The discovery of the DNA double helix 60 years ago proved to be a headache for the Nobel organisation as the feat became nominated for prizes in different categories at the same time, Nature reported on Wednesday.

Francis Crick and Maurice Wilkins of Britain and James Watson of the United States shared the Nobel Prize for Medicine in 1962, nine years after revealing that the code for life has a spiral-staircase structure joined by chemical rungs.

But two researchers who delved into the award process were stunned to find that the trio were simultaneously nominated for the Nobel Prize for Chemistry that same year.

"The fact that the double helix was the subject of nominations for both prizes must have presented a dilemma for the two [award] committees," Alexander Gann and Jan Witkowski of Cold Spring Harbor Laboratory in New York report in a letter to the journal.

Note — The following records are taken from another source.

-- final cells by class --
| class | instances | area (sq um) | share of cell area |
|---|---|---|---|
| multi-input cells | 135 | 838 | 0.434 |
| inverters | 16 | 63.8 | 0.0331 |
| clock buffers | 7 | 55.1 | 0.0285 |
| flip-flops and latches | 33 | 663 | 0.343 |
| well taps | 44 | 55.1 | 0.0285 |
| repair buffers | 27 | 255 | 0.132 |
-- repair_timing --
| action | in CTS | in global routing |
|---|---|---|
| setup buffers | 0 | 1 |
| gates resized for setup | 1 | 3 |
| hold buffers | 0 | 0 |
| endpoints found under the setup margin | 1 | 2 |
--- config.mk ---
export PLATFORM = sky130hd
export DESIGN_NAME = mult_div_unit
export DESIGN_NICKNAME = d
export VERILOG_FILES = /design/src/rtl/mult_div_unit.sv
export SDC_FILE = /design/constraint.sdc
export NUM_CORES = 1
export LEC_CHECK = 0
export CORE_MARGIN = 1
export CORE_UTILIZATION = 25
export CTS_CLUSTER_DIAMETER = 50
export DETAILED_ROUTE_END_ITERATION = 6
export MAX_ROUTING_LAYER = met4
export PLACE_DENSITY_LB_ADDON = 0.08
export SLEW_MARGIN = 0
export SYNTH_ARGS = -nofsm -noshare
export SYNTH_HDL_FRONTEND = slang
export SYNTH_SLANG_ARGS = --single-unit
--- constraint.sdc ---
create_clock -name clk_i -period 4.5 [get_ports clk_i]
set_clock_uncertainty 0.05 [all_clocks]
set_input_delay 0.675 -clock clk_i [delete_from_list [all_inputs] [get_ports clk_i]]
set_output_delay 0.675 -clock clk_i [all_outputs]
set_load 0.03 [all_outputs]
[config.mk]
export PLATFORM = sky130hd
export DESIGN_NAME = dec_scan_sequencer_flat
export DESIGN_NICKNAME = d
export VERILOG_FILES = /design/src/rtl/dec_scan_sequencer_if.sv /design/src/rtl/dec_scan_sequencer.sv /design/src/flat_wrapper.sv
export SDC_FILE = /design/constraint.sdc
export NUM_CORES = 1
export LEC_CHECK = 0
export CAP_MARGIN = 25
export CORE_MARGIN = 2
export CORE_UTILIZATION = 35
export DETAILED_ROUTE_END_ITERATION = 7
export HOLD_SLACK_MARGIN = 0.02
export PLACE_DENSITY_LB_ADDON = 0.2
export SKIP_LAST_GASP = 1
export SYNTH_ARGS = -nofsm -noshare
export SYNTH_HDL_FRONTEND = slang
export SYNTH_SLANG_ARGS = --single-unit
[constraint.sdc]
create_clock -name clk -period 3.35 [get_ports clk]
set_input_delay 0.67 -clock clk [delete_from_list [all_inputs] [get_ports clk]]
set_output_delay 0.67 -clock clk [all_outputs]
set_load 0.05 [all_outputs]
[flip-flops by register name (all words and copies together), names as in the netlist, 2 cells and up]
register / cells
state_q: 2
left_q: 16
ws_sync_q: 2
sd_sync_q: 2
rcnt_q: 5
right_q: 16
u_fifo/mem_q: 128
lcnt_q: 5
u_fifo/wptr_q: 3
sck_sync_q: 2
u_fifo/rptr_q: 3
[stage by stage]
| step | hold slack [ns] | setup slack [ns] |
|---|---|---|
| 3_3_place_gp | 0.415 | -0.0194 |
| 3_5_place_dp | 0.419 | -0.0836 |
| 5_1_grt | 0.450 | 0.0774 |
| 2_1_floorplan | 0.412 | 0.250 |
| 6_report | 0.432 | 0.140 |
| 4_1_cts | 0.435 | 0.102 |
<file path="src/rtl/parking_lot_sensor_counter_pkg.sv">
// parking_pkg: shared widths, default capacity and FSM state encoding
package parking_pkg;
  localparam int COUNT_W = 5;
  localparam int DEFAULT_MAX_COUNT = 16;
  typedef enum logic [2:0] {IDLE, EN1, EN2, EN3, EX1, EX2, EX3} state_t;
endpackage

</file>
<file path="src/rtl/occupancy_counter.sv">
// occupancy_counter: saturating up/down occupancy count with registered full/empty flags
module occupancy_counter
  import parking_pkg::*;
#(
  parameter int MAX_COUNT = DEFAULT_MAX_COUNT
) (
  input  logic               clk,
  input  logic               reset,
  input  logic               inc,
  input  logic               dec,
  output logic [COUNT_W-1:0] count,
  output logic               full,
  output logic               empty
);
  localparam logic [COUNT_W-1:0] MAX = COUNT_W'(MAX_COUNT);
  logic [COUNT_W-1:0] nxt;
  // next count, holding at either end of the range
  always_comb nxt = (inc && count != MAX) ? count + 1'b1 : (dec && count != '0) ? count - 1'b1 : count;
  // flags come from the next count so they change on the same edge as the count
  always_ff @(posedge clk or posedge reset)
    if (reset) begin
      count <= '0;
      full  <= 1'b0;
      empty <= 1'b1;
    end else begin
      count <= nxt;
      full  <= nxt == MAX;
      empty <= nxt == '0;
    end
endmodule

</file>
<file path="src/rtl/parking_lot_sensor_counter.sv">
// parking_lot_sensor_counter: synchronizes gate sensors, decodes car direction, tracks occupancy
module parking_lot_sensor_counter
  import parking_pkg::*;
#(
  parameter int MAX_COUNT = DEFAULT_MAX_COUNT
) (
  input  logic               clk,
  input  logic               reset,
  input  logic               a,
  input  logic               b,
  output logic [COUNT_W-1:0] counterstate,
  output logic               enter,
  output logic               exit,
  output logic               full,
  output logic               empty
);
  logic [1:0] s1, s;
  state_t state, nxt;
  logic done_en, done_ex;
  // two-flop synchronizer on the {a,b} pair
  always_ff @(posedge clk or posedge reset)
    if (reset) begin
      s1 <= 2'b00;
      s  <= 2'b00;
    end else begin
      s1 <= {a, b};
      s  <= s1;
    end
  // direction decoder; any all-clear drops back to IDLE, skipped steps abort
  always_comb begin
    nxt = IDLE;
    case (state)
      IDLE: nxt = s == 2'b10 ? EN1 : s == 2'b01 ? EX1 : IDLE;
      EN1:  nxt = s == 2'b10 ? EN1 : s == 2'b11 ? EN2 : IDLE;
      EN2:  nxt = s == 2'b11 ? EN2 : s == 2'b01 ? EN3 : s == 2'b10 ? EN1 : IDLE;
      EN3:  nxt = s == 2'b01 ? EN3 : s == 2'b11 ? EN2 : IDLE;
      EX1:  nxt = s == 2'b01 ? EX1 : s == 2'b11 ? EX2 : IDLE;
      EX2:  nxt = s == 2'b11 ? EX2 : s == 2'b10 ? EX3 : s == 2'b01 ? EX1 : IDLE;
      EX3:  nxt = s == 2'b10 ? EX3 : s == 2'b11 ? EX2 : IDLE;
      default: nxt = IDLE;
    endcase
  end
  assign done_en = state == EN3 && s == 2'b00;
  assign done_ex = state == EX3 && s == 2'b00;
  // state register and completion pulses, aligned with the count update
  always_ff @(posedge clk or posedge reset)
    if (reset) begin
      state <= IDLE;
      enter <= 1'b0;
      exit  <= 1'b0;
    end else begin
      state <= nxt;
      enter <= done_en;
      exit  <= done_ex;
    end
  occupancy_counter #(.MAX_COUNT(MAX_COUNT)) u_cnt (
    .clk(clk),
    .reset(reset),
    .inc(done_en),
    .dec(done_ex),
    .count(counterstate),
    .full(full),
    .empty(empty)
  );
endmodule

</file>
<file path="config.mk">
export PLATFORM = sky130hd
export DESIGN_NAME = parking_lot_sensor_counter
export DESIGN_NICKNAME = d
export VERILOG_FILES = /design/src/rtl/parking_lot_sensor_counter_pkg.sv /design/src/rtl/occupancy_counter.sv /design/src/rtl/parking_lot_sensor_counter.sv
export SDC_FILE = /design/constraint.sdc
export NUM_CORES = 1
export LEC_CHECK = 0
export CAP_MARGIN = 20
export CORE_ASPECT_RATIO = 0.9
export CORE_MARGIN = 8
export CORE_UTILIZATION = 50
export CTS_BUF_LIST = sky130_fd_sc_hd__clkbuf_4 sky130_fd_sc_hd__clkbuf_8
export DETAILED_ROUTE_END_ITERATION = 10
export PLACE_DENSITY = 0.77
export SYNTH_ARGS = -nofsm -noshare
export SYNTH_HDL_FRONTEND = slang
export SYNTH_SLANG_ARGS = --single-unit
</file>
<file path="constraint.sdc">
create_clock -name clk -period 1.95 [get_ports clk]
set_input_delay 0.195 -clock clk [delete_from_list [all_inputs] [get_ports clk]]
set_output_delay 0.195 -clock clk [all_outputs]
set_load 0.01 [all_outputs]
</file>
==> metrics, run 1 <==
mapped cell area=926 µm²; FF-to-FF End=u_cnt.full; initial antenna violation count=0; Die Width=61.4 µm; crit share post-route=108%; largest net degree at the start of global routing=17; post-route setup TNS=-0.296 ns; share of post-route cells with drive strength above 1=47.8%; Root Buffer=clkbuf_4; part of the power in combinational logic=20.7%; Ys Warns=0; top sig layer=met4; antenna cells=0; Critical R2R Launch=s[1]; Die ar.=0.00349 mm²; Switching Share=28.1%; CP endpoint=u_cnt.full; Internal=0.543 mW; Pre-antenna DRT Iters=5; Slew HR=59.4%; sequential element share of the synthesized area=43.4%; first-pass GRT wire length=4.15 mm; routability cong.=0.922; final hold violations=0; Final ANT Viol Nets=0; Clock transition at path regs=0.10 ns; IO Pins=13; total grt overflow=0; Flop pwr share=49.2%; clock buffer depth=2; critical path cell sequence=inv_2 -> ha_4 -> nand4b_1 -> inv_2 -> buf_6 -> buf_6 -> a21oi_4 -> o32ai_2 -> or3_4 -> nor3b_2; clock share of power=30.1%; Mapped Avg Cell Area=10.4 µm²; CTS tree=built; Max Freq=476 MHz; CP max stage cell=dfrtp_1; CP bufs+invs=4; delay-heaviest family, CP=simple AND/OR/NAND/NOR gates; Hold Crit Class=input pin to asynchronous set/reset pin; Crit path required time=2.17 ns; Vias=918; met2 routed WL=1.49 mm; crit-path max FO=4; met3 WL=265 µm; Setup Crit Path Kind=flip-flop to flip-flop; Die Ht=56.8 µm; status=finished with violations; setup ws final=-0.149 ns; failing checks=negative setup slack; Worst-Margin Slew=0.608 ns; # setup viols final=3; r2r setup slk=-0.15 ns; DRT Wirelength=3.02 mm; Critical path origin=s[1]; DRC viols=0; vias in the first global route=883; # rows=14; worst skew pair latency=0.30 ns; crit-path max cell delay=0.41 ns; Post-Synthesis Net Count=101; r2r worst-path depth=10; TritonCTS buffer count=3; initial DRC count=35; nets@finish=147; core area=0.00172 mm²; htree depth=1; Sw Pwr=0.212 mW; setup repair after global routing missed its margin=yes; Max VDD drop=0.597 mV; initial core utilization=53.9%; critical path arrival=2.32 ns; dpl cell area=0.00121 mm²; Pleak=0.659 nW; Worst Clk Skew=0.00529 ns; # port buffers=12; Pwr Density=522 mW/mm²; global-route usage over all layers=15.5%; Slew Viols, Final=0; Area Growth Syn to Fin=56.1%; DP HPWL=1.66 mm; endpoint class of the critical path=flip-flop; final instance area=0.00145 mm²; Syn Inst Count=89; CTS sink cnt=16; M1 wire length=1.19 mm; Critical Path Source Type=flip-flop; Avg WL per Cell=19.1 µm; Final min period=2.10 ns; DR vias/cell=5.81; flops & latches, synth=16; count of different cell masters after synthesis=38; critical path depth in cells=10; FILL cells=92; Post-CTS Hold Fix Bufs=0; MaxCap Viol Count=0
## cell type report
type / instances / area (µm²) / area share (%)
Clock buffer: 4 / 36.3 / 2.51
Multi-Input combinational cell: 58 / 558 / 38.6
Inverter: 11 / 41.3 / 2.86
Timing Repair Buffer: 45 / 375 / 26.0
Sequential cell: 16 / 404 / 28.0
Tap cell: 24 / 30.0 / 2.08
## sequential cells by signal, indices dropped and copies added (netlist names)
signal       count
state            3
s                2
exit             1
u_cnt.count      5
u_cnt.empty      1
enter            1
s1               2
u_cnt.full       1
## metal layers
layer	track usage, %	vias to the layer above
li1	-	415
met1	19.1	431
met2	24.0	58
met3	5.23	14
met4	5.52	0
met5	0	-
## metrics by stage
| stage | power [mW] | hold WS (ns) | utilization, % | cells | setup WS (ns) |
|---|---|---|---|---|---|
| floorplan | 0.454 | 0.108 | - | 89 | 0.0143 |
| global placement | 0.497 | 0.336 | 70.8 | 141 | -0.0633 |
| detailed placement | 0.503 | 0.335 | 70.8 | 141 | -0.0689 |
| CTS | 0.735 | 0.271 | 79.8 | 155 | -0.0406 |
| global route | 0.787 | 0.311 | 84.2 | 158 | -0.205 |
| finish | 0.755 | 0.267 | 84.2 | 158 | -0.149 |
## logic make-up (layout without fill, tap and decap cells)
family,count (synthesis),count (layout),share of synthesized area (%)
AOI/OAI and AO/OA,25,25,18.8
and+or+nand+nor,23,23,17.6
DFF,16,16,43.4
buffers and inverters,15,60,7.30
adders and majority gates,8,8,10.8
xor gates and xnor gates,1,1,0.946
muxes,1,1,1.22
## what timing repair did
action,CTS,global route
cloned,0,0
buffers inserted,11,4
endpoints found under the setup margin,2,5
pin swaps,9,5
hold endpoints to repair,0,0
resized for setup,11,10
## placed cells by master (no fill, tap or decap), types with 2 or more instances in the layout
cell type	count
a21oi_1	6
buf_4	31
buf_6	2
clkbuf_4	3
clkdlybuf4s50_1	12
dfrtp_1	13
dfrtp_2	2
ha_1	5
ha_4	3
inv_1	5
inv_2	6
nand2_1	5
nand3_1	3
nand4b_1	2
o22ai_1	4
## how the worst min path moves through the flow
stage / start / endpoint / slack, ns / cells after the start
5_1_grt: reset / u_cnt.count[2] / 0.31 / 2
3_5_place_dp: s1[0] / s[0] / 0.33 / 0
4_1_cts: reset / u_cnt.count[2] / 0.27 / 2
6_report: reset / u_cnt.count[2] / 0.27 / 2
2_1_floorplan: reset / enter / 0.11 / 1
3_3_place_gp: s1[1] / s[1] / 0.34 / 0
## cell usage after synthesis
cell,number,area share [%]
a21bo_2,1,1.1
nand3_2,1,1.1
nand3b_1,1,0.81
nor3b_2,1,1.4
nor3_1,2,1.1
nand4b_1,2,1.9
xnor2_1,1,0.95
and2_1,1,0.68
inv_2,2,0.81
or4b_4,1,1.5
a2bb2oi_1,1,0.95
a21oi_1,6,3.2
nand4_1,1,0.68
or4_1,1,0.81
dfstp_2,1,2.8
nand4bb_1,1,1.2
a2bb2o_1,1,1.1
o32ai_1,1,0.95
nand2b_1,1,0.68
buf_2,3,1.6
nor4b_1,1,0.95
ha_1,8,11
dfrtp_1,15,41
o21ai_0,3,1.6
nand3_1,3,1.6
a22o_1,1,0.95
buf_6,1,1.2
o221ai_1,1,0.95
nand2_1,5,2.0
o41ai_1,1,0.95
a41oi_1,1,0.95
a211oi_1,1,0.81
inv_1,9,3.6
mux2_2,1,1.2
a22oi_1,2,1.6
or3_4,1,1.2
o22ai_1,4,2.7
a21oi_2,1,0.95
## worst register-to-register path: stages (launching register included)
cell      delay [ns]
dfrtp_1         0.41
inv_2           0.07
ha_4            0.17
nand4b_1        0.20
inv_2           0.11
buf_6           0.15
buf_6           0.12
a21oi_4         0.13
o32ai_2         0.11
or3_4           0.40
nor3b_2         0.18
## power groups by stage
stage,Sequential [mW],Combinational [mW],Clock [mW]
after floorplan,0.363,0.0912,0
after global placement,0.370,0.127,0
after detailed placement,0.373,0.130,0
after CTS,0.366,0.144,0.225
after global routing,0.373,0.169,0.246
final,0.372,0.156,0.227
Power figures use the tool's default switching activity.
==> inputs of run 2 (changes only) <==
- HOLD_SLACK_MARGIN: unset -> 0.12
==> results of run 2 <==
Final layout, timing and power as in run 1 (identical DEF).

The evidence comes from a letter that French geneticist Jacques Monod wrote to the Nobel Committee for Chemistry, nominating the trio for the chemistry award. Gann and Witkowski found the letter in the archives of the Pasteur Institute in Paris.

In the event, the 1962 chemistry Nobel went to Max Perutz and John Kendrew for work on haemoglobin and myoglobin.

The only person to have won the Nobel in different categories of science is Marie Curie, who in 1903 shared the physics award with her husband Pierre and Henri Becquerel, and in 1911 was the sole winner of the chemistry prize.

Separately, Gann and Witkowski say that Crick wrote a nine-page letter to Monod on December 31 1961 to describe his joint quest with Watson to identify DNA.

In his letter, Crick "acknowledges the importance" of X-ray imaging by Rosalind Franklin in determining "certain features" of DNA's structure, the pair say.

Franklin has become a cause celebre among some feminists, who say Crick, Watson and Wilkins snubbed her and never acknowledged her vital contribution.